From around 1100 the Isle of Wight, and extensive estates in Devon, were granted to Richard de Redvers by Henry I who feared attacks from his brother Robert Curthose, Duke of Normandy. Richard de Redvers was almost certainly the one who built the motte-and-bailey castle on the site and, over the next two centuries, de Redvers' descendants improved the castle with stone walls, towers and a keep. Richard's son, Baldwin de Redvers, had supoorted Queen Matilda during the Anarchy and lost his lands to Stephen of Blois, only gaining them back in 1153. Carisbrooke stayed in the de Redvers family until 1293 when Countess Isabella, last of the de Redvers family, sold the castle to Edward I on her deathbed. From then on, its governance was entrusted to wardens as representatives of the crown.

During the Hundred Years' War, the Isle of Wight, and thus Carisbrooke Castle, became an important stronghold to control access to the Solent and central-southern England. In 1377, during the reign of Richard II, the island was attacked by the French and the castle was besieged. Sir John Oglander, writing two centuries later, reports that the siege was broken by local hero Peter de Heyno, who shot the French commander. The invaders then agreed to leave after a payment of 1000 marks.

Not much is known of the castle in the late 14th to the early 15th centuries; lords of the island had short tenures and visited infrequently. In 1450 the island's inhabitants petitioned Henry VI to intervene since the castle lacked a garrison and was in a state of general disrepair. The brother-in-law of Edward IV, Anthony Woodville, Lord Scales, later Earl Rivers, obtained a grant of the castle and rights of lordship in 1467. He was responsible for the addition of the Woodville Gate, now known as the Entrance Gate. Woodville was killed by Richard III in 1483, but his brother Edward Woodville, Lord Scales was given control of the castle on the accession of Henry VII in 1485.

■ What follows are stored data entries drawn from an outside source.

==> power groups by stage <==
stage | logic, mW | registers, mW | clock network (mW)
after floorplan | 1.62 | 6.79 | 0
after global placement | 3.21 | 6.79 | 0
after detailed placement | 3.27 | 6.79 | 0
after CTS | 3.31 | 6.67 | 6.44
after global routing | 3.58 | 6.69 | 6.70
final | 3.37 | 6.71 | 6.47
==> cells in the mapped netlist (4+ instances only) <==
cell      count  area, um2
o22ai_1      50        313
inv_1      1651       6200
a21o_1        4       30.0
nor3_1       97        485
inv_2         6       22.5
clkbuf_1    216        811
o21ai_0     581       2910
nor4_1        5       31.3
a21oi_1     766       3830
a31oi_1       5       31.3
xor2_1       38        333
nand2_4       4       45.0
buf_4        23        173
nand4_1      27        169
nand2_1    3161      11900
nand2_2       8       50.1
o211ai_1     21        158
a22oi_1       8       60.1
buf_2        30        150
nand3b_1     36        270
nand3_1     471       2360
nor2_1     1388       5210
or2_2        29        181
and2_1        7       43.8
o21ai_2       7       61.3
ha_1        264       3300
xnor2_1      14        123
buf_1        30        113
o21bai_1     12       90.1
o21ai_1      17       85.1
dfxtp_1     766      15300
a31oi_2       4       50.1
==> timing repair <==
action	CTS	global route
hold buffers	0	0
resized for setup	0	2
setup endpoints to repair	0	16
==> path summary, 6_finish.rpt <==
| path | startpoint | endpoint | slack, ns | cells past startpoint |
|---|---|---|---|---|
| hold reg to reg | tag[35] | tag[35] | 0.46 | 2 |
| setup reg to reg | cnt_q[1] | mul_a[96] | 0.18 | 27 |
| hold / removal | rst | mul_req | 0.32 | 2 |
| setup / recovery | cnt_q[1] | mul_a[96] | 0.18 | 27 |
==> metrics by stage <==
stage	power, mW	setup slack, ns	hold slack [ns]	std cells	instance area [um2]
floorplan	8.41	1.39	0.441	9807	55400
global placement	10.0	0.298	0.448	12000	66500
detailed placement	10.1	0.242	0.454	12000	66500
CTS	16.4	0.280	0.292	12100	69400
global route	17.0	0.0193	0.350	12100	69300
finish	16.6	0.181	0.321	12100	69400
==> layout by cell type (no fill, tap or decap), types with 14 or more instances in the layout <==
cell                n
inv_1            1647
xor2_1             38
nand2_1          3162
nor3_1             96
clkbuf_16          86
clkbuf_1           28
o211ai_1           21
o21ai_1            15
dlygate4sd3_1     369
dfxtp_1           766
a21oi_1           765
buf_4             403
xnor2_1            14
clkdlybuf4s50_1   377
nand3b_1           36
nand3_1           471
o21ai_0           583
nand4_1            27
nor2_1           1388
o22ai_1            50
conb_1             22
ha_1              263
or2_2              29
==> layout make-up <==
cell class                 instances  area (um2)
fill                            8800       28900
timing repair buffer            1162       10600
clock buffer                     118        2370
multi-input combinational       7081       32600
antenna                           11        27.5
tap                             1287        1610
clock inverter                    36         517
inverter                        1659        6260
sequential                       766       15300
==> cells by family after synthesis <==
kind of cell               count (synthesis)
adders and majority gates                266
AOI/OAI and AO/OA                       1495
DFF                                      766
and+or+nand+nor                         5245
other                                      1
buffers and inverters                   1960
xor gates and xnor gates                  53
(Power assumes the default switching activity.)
`config.mk`:
```
export PLATFORM = sky130hd
export DESIGN_NAME = nox_boot_loader
export DESIGN_NICKNAME = d
export VERILOG_FILES = /design/src/rtl/nox_boot_loader.sv
export SDC_FILE = /design/constraint.sdc
export NUM_CORES = 1
export LEC_CHECK = 0
export ABC_AREA = 1
export CAP_MARGIN = 20
export CORE_MARGIN = 8
export CORE_UTILIZATION = 55
export DETAILED_ROUTE_END_ITERATION = 8
export DONT_BUFFER_PORTS = 1
export GPL_ROUTABILITY_DRIVEN = 0
export GPL_TIMING_DRIVEN = 0
export PLACE_DENSITY = 0.75
export SYNTH_ARGS = -nofsm -noshare
export SYNTH_HDL_FRONTEND = slang
export SYNTH_SLANG_ARGS = --single-unit
```
`constraint.sdc`:
```
create_clock -name clk -period 2.2 [get_ports clk]
set_input_delay 0.44 -clock clk [delete_from_list [all_inputs] [get_ports clk]]
set_output_delay 0.44 -clock clk [all_outputs]
set_load 0.005 [all_outputs]
```
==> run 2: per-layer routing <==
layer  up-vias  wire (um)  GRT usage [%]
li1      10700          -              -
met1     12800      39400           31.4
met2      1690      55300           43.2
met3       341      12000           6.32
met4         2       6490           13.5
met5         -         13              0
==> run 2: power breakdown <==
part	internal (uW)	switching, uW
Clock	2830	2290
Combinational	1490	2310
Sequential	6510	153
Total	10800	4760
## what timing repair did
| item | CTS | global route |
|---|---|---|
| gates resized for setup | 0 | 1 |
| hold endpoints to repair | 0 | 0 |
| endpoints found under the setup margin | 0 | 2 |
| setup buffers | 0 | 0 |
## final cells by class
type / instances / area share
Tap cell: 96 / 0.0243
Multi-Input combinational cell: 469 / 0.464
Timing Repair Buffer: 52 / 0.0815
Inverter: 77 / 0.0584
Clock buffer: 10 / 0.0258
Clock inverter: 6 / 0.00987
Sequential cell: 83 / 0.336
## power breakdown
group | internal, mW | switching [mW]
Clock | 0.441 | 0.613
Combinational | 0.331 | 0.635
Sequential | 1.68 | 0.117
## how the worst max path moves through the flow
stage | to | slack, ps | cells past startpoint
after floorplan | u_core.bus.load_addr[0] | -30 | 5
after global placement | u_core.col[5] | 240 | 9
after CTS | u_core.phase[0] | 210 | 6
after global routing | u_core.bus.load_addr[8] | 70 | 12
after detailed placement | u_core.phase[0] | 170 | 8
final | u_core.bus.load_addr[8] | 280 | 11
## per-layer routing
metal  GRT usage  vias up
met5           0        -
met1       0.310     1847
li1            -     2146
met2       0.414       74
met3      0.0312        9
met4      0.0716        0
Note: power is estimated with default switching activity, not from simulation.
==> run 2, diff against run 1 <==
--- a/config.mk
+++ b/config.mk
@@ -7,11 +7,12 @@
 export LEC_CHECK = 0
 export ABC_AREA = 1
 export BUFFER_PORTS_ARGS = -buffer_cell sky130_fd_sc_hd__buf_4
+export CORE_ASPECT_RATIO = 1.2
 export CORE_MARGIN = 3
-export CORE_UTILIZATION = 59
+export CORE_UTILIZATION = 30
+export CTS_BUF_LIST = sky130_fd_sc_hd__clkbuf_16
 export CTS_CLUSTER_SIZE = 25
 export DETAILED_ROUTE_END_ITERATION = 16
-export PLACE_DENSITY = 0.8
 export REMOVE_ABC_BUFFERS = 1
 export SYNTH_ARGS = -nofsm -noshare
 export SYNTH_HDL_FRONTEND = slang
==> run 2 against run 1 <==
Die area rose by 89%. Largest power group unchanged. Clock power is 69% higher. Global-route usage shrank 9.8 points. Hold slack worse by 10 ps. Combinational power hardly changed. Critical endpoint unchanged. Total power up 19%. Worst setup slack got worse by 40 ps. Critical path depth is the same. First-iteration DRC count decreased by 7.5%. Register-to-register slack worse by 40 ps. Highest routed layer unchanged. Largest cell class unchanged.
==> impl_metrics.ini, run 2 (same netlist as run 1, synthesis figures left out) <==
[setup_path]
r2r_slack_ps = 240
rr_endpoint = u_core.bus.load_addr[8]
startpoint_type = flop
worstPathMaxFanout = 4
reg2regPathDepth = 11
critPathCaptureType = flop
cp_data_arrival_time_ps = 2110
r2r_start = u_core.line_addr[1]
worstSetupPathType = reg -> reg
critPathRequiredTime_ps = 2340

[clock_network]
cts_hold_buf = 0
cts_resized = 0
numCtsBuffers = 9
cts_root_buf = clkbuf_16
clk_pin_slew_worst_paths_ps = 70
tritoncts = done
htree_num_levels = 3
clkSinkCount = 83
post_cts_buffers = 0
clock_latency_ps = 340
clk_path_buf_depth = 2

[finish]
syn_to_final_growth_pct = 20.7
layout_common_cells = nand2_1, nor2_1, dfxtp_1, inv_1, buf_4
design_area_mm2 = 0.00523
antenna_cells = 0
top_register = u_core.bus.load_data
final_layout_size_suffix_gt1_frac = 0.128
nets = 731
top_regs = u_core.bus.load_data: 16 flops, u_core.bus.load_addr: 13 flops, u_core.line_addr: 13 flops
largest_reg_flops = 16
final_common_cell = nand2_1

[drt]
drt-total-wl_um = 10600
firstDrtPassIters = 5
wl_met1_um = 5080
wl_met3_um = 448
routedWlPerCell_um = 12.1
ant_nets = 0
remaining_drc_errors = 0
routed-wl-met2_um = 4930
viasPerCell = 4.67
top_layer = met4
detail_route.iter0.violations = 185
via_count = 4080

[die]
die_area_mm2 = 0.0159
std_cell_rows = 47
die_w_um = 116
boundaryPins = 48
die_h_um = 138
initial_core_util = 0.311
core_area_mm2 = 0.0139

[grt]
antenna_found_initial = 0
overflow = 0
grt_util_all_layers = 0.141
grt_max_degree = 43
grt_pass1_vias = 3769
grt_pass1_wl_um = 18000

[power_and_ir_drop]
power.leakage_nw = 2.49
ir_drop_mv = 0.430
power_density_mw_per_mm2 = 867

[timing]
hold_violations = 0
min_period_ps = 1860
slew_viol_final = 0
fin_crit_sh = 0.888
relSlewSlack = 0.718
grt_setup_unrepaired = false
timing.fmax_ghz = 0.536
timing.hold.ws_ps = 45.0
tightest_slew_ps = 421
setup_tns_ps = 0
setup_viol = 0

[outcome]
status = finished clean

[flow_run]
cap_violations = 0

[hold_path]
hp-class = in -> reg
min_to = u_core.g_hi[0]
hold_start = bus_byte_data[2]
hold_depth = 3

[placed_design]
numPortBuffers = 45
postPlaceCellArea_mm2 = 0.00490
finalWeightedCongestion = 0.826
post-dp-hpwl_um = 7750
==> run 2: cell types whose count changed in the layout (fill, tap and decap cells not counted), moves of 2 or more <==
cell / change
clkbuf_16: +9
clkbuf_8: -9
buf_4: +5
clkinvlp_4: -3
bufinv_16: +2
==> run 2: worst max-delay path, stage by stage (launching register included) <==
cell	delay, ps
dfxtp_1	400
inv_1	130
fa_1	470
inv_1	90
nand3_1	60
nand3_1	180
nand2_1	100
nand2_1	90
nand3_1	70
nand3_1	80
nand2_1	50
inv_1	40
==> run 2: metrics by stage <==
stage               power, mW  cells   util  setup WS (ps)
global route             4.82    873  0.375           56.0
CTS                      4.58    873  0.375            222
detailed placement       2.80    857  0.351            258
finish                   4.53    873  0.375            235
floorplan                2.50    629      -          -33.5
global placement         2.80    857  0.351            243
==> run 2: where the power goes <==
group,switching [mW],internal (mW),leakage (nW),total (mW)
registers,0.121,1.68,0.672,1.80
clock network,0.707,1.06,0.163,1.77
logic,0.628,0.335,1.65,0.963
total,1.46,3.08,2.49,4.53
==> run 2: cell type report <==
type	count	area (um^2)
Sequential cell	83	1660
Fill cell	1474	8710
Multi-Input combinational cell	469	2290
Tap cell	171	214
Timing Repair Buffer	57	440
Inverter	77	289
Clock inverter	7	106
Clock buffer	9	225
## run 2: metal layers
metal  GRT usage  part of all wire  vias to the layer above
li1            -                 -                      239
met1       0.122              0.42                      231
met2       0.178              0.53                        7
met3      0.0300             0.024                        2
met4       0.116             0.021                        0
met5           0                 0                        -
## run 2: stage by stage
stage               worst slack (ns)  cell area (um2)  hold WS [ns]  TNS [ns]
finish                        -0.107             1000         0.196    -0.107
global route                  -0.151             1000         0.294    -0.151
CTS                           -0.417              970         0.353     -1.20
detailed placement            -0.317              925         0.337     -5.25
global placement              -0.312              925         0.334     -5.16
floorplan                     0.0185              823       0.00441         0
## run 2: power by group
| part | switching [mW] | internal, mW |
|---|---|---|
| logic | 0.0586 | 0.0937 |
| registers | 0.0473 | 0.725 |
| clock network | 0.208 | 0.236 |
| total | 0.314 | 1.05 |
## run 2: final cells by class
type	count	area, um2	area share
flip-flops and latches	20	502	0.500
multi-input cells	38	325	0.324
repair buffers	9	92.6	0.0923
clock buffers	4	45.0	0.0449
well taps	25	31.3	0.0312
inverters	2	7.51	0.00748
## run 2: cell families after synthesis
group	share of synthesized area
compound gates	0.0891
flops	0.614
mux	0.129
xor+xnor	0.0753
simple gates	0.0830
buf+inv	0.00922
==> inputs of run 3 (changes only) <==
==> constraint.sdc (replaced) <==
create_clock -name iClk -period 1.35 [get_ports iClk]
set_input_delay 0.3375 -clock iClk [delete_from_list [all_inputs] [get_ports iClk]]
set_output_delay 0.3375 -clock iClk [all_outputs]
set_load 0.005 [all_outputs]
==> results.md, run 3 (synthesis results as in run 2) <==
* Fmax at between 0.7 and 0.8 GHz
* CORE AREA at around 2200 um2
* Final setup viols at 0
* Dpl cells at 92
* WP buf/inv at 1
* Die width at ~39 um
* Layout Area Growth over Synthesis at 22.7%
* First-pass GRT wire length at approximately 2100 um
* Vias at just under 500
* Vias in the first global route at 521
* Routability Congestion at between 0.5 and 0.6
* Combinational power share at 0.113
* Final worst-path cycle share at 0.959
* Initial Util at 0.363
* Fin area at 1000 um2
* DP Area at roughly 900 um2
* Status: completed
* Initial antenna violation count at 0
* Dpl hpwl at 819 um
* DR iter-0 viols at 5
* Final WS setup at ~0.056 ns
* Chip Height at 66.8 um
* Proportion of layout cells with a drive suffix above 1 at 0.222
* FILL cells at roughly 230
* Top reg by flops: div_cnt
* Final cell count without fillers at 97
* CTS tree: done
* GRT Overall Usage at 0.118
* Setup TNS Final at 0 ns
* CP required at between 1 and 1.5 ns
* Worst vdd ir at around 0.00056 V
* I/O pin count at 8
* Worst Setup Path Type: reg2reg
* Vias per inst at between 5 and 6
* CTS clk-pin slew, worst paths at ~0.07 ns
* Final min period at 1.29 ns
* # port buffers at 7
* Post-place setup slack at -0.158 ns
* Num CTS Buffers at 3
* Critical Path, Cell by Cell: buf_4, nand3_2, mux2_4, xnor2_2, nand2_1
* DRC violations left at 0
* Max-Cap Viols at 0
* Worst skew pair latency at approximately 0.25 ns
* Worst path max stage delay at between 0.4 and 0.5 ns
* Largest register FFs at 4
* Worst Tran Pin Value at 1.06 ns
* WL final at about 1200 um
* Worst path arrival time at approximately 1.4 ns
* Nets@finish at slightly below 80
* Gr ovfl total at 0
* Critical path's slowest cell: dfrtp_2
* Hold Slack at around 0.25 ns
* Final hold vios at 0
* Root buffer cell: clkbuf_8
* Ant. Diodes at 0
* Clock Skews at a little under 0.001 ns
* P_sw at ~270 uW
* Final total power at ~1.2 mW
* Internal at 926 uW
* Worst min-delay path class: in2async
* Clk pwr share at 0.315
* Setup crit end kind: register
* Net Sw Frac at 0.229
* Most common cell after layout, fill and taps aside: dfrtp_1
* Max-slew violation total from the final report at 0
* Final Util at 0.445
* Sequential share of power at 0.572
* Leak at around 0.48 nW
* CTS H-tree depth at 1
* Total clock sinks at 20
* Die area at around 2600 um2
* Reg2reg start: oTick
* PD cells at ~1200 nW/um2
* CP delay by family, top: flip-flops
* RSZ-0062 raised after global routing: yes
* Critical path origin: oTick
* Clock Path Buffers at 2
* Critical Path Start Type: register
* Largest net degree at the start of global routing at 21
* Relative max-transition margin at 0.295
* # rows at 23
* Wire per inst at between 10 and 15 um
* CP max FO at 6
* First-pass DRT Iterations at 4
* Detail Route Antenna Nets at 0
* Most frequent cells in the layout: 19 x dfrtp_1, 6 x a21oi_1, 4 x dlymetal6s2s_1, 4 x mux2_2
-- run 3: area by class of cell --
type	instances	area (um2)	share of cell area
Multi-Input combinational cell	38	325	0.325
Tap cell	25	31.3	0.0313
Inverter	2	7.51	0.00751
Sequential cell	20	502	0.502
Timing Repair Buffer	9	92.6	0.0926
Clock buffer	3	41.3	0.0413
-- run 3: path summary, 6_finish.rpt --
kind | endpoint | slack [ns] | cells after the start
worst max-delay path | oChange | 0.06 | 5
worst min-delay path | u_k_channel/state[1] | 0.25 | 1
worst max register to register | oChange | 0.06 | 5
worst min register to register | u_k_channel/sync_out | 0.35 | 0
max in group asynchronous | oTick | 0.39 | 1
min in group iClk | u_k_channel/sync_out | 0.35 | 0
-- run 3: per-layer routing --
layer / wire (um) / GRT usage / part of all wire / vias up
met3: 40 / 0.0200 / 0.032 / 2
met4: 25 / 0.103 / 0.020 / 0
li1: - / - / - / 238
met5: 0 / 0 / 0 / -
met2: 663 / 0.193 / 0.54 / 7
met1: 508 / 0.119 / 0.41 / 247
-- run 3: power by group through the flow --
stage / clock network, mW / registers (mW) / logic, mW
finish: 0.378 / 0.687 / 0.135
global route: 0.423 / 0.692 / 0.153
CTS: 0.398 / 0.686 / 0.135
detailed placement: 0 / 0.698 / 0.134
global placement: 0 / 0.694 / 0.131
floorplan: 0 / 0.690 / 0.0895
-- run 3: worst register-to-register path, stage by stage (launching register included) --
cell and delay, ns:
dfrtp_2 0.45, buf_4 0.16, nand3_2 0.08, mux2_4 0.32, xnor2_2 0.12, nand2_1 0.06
## config.mk

```make
export PLATFORM = sky130hd
export DESIGN_NAME = shift_decode_stage
export DESIGN_NICKNAME = d
export VERILOG_FILES = /design/src/rtl/shift_decode_stage.sv
export SDC_FILE = /design/constraint.sdc
export NUM_CORES = 1
export LEC_CHECK = 0
export ABC_AREA = 1
export BUFFER_PORTS_ARGS = -buffer_cell sky130_fd_sc_hd__buf_2
export CAP_MARGIN = 5
export CORE_MARGIN = 2
export CORE_UTILIZATION = 50
export CTS_CLUSTER_SIZE = 20
export DETAILED_ROUTE_END_ITERATION = 16
export HOLD_SLACK_MARGIN = 0.08
export PLACE_DENSITY_LB_ADDON = 0.1
export SETUP_SLACK_MARGIN = 0.5
export SLEW_MARGIN = 20
export SYNTH_ARGS = -nofsm -noshare
export SYNTH_HDL_FRONTEND = slang
export SYNTH_SLANG_ARGS = --single-unit
```

## constraint.sdc

```tcl
create_clock -name clk -period 3.73 [get_ports clk]
set_clock_uncertainty 0.2 [all_clocks]
set_input_delay 0 -clock clk [delete_from_list [all_inputs] [get_ports clk]]
set_output_delay 0 -clock clk [all_outputs]
set_load 0.02 [all_outputs]
```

Carisbrooke was essentially turned into a munitions store under Henry VIII as he constructed several fortifications around the island to defend from a feared attack from France, which happened in 1545, but left after a short raid. Sir George Carey, later Lord Hunsdon, was appointed captain of the castle in 1583. After the Spanish invasion scare of 1596–97 Carey commissioned the Mantuan engineer Federigo Giambelli (or Genebelli) to make more substantial improvements to the defences. The new fortification was mostly completed by 1600 at the cost of £4,000. After peace was made with Spain in 1604, the pressure to improve the castle's defences simmered away and Carisbrooke seemingly returned to essentially being an arsenal for the rest of the island's defences.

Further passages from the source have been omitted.